(Stored data)
"""

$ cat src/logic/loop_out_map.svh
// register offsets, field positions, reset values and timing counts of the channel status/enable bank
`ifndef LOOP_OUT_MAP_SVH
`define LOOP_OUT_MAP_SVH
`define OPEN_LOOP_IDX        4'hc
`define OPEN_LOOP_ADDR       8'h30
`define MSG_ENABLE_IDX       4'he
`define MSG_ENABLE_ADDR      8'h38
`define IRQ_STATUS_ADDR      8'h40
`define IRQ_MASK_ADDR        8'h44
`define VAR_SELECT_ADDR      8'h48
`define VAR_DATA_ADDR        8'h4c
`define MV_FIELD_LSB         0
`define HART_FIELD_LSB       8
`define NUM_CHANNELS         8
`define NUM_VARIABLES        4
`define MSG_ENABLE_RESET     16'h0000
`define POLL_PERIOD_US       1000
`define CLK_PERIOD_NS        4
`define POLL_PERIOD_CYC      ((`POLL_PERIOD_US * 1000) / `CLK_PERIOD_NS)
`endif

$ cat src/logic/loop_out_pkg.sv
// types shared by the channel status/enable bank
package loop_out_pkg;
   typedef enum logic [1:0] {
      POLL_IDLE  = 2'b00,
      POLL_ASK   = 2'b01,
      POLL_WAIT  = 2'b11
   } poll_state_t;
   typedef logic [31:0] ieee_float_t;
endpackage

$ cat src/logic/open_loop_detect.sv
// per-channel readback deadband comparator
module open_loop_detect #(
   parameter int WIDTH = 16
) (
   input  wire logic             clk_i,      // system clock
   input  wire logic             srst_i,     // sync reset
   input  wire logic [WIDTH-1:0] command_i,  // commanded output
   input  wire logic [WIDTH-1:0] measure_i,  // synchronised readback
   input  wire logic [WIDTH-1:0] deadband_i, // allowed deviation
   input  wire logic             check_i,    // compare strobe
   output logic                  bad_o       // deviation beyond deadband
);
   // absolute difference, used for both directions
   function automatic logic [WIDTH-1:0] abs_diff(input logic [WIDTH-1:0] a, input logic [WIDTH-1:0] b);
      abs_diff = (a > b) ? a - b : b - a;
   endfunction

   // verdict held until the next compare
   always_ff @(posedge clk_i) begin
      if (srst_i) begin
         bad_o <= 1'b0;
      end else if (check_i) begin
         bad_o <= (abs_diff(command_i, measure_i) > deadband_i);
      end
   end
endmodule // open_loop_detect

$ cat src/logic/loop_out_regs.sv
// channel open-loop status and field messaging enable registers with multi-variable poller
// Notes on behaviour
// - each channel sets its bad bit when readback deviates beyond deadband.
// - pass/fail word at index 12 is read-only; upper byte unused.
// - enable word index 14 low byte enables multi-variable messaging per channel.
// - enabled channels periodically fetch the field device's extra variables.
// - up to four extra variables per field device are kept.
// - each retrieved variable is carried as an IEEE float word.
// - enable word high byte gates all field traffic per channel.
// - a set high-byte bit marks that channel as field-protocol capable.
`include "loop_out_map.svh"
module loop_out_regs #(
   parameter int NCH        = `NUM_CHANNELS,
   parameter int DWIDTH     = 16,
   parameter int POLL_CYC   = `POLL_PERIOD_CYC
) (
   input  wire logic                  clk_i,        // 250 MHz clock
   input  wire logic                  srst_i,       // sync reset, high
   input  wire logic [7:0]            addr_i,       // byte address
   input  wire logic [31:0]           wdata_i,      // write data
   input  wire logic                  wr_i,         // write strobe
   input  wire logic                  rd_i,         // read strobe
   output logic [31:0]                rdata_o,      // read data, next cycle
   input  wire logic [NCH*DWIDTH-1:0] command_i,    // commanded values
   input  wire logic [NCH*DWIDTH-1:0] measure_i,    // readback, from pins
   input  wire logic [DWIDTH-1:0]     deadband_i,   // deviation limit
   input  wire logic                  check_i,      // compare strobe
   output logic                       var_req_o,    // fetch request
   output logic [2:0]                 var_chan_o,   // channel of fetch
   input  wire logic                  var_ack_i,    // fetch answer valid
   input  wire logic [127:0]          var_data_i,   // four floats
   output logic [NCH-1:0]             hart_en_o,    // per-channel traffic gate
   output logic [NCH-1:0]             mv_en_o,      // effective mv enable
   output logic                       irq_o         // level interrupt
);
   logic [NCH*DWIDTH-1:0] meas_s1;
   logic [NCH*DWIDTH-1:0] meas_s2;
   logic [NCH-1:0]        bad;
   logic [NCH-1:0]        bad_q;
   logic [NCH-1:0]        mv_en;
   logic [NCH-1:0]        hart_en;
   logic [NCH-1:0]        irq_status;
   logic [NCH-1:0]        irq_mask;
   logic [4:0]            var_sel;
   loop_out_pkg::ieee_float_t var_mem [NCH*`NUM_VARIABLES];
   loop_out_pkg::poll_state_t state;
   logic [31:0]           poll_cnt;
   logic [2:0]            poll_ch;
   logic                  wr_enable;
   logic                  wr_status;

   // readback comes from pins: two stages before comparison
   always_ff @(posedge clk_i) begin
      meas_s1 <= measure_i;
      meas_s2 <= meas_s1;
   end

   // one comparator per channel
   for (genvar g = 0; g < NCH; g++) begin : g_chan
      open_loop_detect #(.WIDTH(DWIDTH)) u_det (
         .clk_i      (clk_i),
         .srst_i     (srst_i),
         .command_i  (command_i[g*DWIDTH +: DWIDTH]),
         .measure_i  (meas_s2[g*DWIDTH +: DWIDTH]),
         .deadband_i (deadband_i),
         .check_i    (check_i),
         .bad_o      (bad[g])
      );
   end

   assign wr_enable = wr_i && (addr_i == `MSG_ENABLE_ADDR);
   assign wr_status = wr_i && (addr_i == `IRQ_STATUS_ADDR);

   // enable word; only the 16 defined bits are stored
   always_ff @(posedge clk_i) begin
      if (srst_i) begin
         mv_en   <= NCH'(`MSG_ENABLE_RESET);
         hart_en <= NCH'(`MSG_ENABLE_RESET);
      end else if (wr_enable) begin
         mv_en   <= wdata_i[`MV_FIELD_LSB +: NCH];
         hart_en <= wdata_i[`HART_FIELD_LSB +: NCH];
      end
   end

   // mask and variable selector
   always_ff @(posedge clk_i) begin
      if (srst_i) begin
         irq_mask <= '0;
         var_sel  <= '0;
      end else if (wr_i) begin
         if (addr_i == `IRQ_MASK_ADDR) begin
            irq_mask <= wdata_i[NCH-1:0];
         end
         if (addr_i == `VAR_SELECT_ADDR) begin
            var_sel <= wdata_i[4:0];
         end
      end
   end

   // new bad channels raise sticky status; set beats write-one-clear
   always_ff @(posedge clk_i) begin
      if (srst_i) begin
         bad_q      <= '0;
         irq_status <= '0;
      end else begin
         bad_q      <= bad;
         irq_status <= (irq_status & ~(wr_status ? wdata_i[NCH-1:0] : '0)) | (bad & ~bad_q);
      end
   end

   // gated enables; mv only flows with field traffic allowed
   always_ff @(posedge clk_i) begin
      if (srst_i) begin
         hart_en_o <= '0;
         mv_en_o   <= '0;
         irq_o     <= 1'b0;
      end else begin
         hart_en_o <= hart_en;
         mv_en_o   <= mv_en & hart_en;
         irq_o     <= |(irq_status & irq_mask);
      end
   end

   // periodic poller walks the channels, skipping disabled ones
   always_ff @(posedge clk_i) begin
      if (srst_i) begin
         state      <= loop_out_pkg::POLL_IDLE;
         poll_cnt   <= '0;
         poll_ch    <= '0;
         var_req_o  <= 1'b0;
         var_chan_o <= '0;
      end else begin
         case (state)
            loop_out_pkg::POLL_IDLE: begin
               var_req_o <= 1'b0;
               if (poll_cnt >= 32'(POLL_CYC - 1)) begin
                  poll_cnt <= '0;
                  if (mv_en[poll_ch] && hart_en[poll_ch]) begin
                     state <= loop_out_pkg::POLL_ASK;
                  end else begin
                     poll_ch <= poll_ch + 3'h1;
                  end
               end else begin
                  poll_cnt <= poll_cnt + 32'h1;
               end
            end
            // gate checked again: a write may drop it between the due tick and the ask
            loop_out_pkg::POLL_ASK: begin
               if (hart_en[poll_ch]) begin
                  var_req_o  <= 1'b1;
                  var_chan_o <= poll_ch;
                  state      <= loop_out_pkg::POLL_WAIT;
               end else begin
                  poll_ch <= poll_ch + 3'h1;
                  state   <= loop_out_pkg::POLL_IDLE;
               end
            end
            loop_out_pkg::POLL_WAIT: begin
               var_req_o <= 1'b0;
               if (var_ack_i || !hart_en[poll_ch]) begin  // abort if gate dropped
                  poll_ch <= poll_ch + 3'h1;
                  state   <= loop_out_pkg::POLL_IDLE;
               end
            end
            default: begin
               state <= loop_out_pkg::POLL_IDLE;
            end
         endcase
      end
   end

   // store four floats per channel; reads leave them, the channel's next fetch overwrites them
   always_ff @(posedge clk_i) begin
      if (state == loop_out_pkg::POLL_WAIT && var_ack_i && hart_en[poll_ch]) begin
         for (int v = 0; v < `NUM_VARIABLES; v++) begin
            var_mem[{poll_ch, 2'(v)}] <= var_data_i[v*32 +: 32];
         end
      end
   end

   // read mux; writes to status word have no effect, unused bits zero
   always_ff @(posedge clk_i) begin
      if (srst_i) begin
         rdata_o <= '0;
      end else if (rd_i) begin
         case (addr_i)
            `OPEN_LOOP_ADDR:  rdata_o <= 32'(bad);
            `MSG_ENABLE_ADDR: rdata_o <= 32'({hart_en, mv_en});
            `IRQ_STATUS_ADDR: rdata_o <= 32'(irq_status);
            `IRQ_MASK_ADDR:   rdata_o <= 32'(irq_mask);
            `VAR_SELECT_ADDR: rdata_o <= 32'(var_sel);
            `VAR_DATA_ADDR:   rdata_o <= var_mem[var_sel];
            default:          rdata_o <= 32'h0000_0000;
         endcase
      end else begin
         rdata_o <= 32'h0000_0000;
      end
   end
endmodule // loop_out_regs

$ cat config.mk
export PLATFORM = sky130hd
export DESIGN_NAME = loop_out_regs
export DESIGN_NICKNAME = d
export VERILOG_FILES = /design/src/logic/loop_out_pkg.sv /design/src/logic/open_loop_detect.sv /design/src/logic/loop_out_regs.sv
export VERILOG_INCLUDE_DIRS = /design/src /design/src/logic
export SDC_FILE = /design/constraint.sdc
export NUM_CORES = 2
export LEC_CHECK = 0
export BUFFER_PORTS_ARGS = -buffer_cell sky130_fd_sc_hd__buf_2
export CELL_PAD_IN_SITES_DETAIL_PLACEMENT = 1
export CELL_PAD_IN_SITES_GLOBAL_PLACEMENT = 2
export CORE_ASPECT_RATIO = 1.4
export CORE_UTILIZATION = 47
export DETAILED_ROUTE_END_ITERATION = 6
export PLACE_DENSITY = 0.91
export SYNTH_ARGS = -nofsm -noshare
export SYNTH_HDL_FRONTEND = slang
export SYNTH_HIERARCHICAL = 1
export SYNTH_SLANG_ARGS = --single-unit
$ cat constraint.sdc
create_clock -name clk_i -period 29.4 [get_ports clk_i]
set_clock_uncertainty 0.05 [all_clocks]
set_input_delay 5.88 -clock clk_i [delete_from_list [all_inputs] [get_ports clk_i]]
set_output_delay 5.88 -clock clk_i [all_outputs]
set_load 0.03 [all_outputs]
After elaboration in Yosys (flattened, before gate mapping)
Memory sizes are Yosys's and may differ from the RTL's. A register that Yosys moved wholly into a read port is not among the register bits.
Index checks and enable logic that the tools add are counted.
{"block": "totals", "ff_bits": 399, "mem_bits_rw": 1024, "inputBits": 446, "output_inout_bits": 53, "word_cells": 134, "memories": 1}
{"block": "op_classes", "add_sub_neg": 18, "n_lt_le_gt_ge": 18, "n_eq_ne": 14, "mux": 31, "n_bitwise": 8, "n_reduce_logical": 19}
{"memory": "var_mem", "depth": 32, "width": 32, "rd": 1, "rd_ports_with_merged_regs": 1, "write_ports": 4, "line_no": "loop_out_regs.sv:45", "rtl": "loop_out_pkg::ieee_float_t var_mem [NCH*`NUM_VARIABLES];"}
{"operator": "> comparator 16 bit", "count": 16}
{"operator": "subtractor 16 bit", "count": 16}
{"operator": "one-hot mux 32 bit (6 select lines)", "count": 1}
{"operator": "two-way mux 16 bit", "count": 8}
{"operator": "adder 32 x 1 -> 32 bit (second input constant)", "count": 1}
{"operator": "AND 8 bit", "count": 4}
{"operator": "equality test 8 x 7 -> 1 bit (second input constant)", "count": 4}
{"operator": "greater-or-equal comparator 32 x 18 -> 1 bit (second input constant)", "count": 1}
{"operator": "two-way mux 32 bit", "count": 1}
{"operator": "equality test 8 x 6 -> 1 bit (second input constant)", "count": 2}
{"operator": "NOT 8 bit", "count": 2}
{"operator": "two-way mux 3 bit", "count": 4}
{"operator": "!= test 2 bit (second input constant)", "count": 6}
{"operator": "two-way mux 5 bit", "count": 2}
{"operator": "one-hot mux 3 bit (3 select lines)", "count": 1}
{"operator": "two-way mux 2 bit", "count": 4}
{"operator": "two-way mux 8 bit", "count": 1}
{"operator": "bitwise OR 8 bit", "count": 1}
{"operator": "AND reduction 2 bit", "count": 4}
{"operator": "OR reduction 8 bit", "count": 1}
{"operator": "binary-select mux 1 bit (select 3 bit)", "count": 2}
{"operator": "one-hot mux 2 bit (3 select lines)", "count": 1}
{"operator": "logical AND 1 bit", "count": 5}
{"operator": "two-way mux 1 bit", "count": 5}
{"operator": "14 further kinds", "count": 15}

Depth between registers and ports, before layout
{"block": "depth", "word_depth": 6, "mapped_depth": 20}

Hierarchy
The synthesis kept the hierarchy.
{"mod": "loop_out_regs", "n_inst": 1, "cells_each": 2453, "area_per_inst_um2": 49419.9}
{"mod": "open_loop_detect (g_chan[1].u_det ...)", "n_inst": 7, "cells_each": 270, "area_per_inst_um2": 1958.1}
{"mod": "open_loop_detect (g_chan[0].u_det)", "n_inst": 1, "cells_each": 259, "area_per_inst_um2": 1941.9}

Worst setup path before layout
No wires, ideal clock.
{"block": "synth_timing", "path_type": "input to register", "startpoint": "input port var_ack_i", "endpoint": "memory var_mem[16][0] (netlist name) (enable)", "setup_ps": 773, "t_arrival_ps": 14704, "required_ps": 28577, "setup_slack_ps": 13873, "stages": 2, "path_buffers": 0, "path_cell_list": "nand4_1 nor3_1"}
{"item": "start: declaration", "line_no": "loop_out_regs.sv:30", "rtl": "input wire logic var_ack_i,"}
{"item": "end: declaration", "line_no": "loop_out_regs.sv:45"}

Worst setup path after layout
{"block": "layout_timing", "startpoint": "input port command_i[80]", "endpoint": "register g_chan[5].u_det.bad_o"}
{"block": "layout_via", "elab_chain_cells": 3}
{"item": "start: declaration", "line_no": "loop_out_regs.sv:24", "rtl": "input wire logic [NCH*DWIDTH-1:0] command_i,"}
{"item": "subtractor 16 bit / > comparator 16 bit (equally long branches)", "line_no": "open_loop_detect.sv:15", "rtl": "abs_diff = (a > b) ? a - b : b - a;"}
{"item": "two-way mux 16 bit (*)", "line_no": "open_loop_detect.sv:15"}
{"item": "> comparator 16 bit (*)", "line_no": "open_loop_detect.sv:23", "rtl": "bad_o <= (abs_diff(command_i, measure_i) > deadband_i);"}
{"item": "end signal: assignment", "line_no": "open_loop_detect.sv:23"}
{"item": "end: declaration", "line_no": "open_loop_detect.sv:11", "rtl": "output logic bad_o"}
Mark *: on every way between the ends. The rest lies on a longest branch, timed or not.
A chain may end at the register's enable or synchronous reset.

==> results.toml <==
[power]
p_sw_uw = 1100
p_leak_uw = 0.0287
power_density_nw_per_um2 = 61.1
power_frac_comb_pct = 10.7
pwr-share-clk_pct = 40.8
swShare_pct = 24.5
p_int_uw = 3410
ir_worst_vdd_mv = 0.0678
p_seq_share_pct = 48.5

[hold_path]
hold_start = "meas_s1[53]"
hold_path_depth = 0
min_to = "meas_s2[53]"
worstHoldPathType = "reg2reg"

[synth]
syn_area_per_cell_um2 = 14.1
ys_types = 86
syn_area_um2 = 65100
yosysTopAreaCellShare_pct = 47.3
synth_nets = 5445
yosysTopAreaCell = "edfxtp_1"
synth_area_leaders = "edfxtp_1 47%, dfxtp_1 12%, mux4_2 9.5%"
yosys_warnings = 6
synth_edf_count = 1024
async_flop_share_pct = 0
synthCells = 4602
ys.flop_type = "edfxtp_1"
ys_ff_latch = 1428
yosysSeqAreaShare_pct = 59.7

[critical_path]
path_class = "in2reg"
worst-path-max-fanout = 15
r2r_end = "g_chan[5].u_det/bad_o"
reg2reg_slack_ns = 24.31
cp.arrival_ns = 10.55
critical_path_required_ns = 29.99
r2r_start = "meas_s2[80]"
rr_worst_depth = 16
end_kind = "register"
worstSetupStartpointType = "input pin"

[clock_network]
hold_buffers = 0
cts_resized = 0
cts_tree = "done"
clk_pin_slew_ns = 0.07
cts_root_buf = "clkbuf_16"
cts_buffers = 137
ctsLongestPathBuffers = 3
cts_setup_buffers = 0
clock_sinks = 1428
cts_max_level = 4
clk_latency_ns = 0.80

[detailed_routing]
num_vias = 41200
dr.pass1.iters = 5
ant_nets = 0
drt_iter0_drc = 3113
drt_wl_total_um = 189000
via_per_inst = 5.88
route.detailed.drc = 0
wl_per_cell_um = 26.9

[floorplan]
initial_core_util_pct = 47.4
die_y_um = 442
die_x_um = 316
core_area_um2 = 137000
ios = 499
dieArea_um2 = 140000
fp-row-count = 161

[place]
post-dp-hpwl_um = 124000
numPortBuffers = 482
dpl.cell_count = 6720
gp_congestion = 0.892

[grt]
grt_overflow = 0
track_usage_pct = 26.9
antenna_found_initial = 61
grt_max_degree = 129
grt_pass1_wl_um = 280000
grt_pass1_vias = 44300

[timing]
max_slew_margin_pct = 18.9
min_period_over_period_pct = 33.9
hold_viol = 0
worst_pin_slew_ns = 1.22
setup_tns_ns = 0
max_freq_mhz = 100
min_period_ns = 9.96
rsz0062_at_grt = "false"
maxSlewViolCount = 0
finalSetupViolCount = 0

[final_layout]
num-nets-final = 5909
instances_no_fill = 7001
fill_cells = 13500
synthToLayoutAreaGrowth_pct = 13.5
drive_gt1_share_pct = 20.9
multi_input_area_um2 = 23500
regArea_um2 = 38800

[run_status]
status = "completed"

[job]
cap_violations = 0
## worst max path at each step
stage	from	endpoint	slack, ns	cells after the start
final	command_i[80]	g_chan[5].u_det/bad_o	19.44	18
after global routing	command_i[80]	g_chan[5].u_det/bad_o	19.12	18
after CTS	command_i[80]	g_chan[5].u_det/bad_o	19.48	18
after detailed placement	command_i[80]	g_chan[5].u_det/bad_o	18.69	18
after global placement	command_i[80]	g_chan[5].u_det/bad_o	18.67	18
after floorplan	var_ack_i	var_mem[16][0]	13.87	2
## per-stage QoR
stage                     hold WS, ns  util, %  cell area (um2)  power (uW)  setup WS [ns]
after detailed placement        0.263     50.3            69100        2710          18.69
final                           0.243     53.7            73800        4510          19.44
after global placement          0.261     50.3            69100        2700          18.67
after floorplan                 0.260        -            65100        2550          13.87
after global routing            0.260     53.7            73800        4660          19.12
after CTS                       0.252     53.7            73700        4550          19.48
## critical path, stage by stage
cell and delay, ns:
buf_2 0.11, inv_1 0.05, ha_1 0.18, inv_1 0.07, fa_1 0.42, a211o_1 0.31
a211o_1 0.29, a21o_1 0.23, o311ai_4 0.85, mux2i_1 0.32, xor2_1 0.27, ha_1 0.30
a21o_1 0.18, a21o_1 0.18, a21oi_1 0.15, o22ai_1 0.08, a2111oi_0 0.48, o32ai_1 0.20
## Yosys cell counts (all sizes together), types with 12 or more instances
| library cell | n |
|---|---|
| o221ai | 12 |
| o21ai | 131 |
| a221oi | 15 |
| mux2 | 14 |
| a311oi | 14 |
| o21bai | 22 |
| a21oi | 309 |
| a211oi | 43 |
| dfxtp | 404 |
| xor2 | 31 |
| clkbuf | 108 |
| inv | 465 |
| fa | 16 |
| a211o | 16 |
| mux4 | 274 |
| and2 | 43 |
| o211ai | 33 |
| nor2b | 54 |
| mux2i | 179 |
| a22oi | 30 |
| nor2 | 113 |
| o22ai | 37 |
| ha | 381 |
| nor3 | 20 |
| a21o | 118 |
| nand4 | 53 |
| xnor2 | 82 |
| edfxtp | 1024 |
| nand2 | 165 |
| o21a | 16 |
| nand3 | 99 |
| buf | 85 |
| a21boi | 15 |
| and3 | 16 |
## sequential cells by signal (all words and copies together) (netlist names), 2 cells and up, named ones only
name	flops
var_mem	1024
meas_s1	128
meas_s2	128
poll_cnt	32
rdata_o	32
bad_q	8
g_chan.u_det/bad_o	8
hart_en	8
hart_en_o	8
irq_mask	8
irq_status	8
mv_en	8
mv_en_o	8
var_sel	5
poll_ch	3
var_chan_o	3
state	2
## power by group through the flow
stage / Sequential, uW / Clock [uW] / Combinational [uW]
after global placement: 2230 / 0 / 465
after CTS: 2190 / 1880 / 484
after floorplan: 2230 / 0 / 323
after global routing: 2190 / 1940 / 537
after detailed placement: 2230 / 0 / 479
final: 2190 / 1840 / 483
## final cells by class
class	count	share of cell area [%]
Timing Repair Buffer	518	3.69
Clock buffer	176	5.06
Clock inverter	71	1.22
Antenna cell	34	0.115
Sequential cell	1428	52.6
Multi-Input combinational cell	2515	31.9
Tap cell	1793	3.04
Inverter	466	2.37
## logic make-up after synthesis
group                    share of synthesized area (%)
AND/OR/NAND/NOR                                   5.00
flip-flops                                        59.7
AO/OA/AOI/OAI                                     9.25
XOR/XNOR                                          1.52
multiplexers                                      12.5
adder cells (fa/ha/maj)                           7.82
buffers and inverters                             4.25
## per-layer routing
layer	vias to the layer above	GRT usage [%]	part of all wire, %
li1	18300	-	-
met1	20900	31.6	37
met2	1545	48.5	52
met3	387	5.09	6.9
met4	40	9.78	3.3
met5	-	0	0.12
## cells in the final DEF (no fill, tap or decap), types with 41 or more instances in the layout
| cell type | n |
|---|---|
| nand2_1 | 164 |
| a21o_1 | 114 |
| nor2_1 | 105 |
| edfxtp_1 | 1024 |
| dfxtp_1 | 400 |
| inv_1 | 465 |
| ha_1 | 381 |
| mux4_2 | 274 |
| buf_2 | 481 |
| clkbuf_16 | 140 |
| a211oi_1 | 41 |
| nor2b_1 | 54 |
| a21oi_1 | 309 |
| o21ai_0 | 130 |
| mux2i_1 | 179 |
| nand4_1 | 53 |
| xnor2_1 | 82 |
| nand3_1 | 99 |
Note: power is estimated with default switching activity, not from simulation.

"""

» Assignment: Of the lines above, retype only those from the line containing "default: begin" through the line containing "rdata_o <= '0;", including both, exactly.

» Exercise output:
            default: begin
               state <= loop_out_pkg::POLL_IDLE;
            end
         endcase
      end
   end

   // store four floats per channel; reads leave them, the channel's next fetch overwrites them
   always_ff @(posedge clk_i) begin
      if (state == loop_out_pkg::POLL_WAIT && var_ack_i && hart_en[poll_ch]) begin
         for (int v = 0; v < `NUM_VARIABLES; v++) begin
            var_mem[{poll_ch, 2'(v)}] <= var_data_i[v*32 +: 32];
         end
      end
   end

   // read mux; writes to status word have no effect, unused bits zero
   always_ff @(posedge clk_i) begin
      if (srst_i) begin
         rdata_o <= '0;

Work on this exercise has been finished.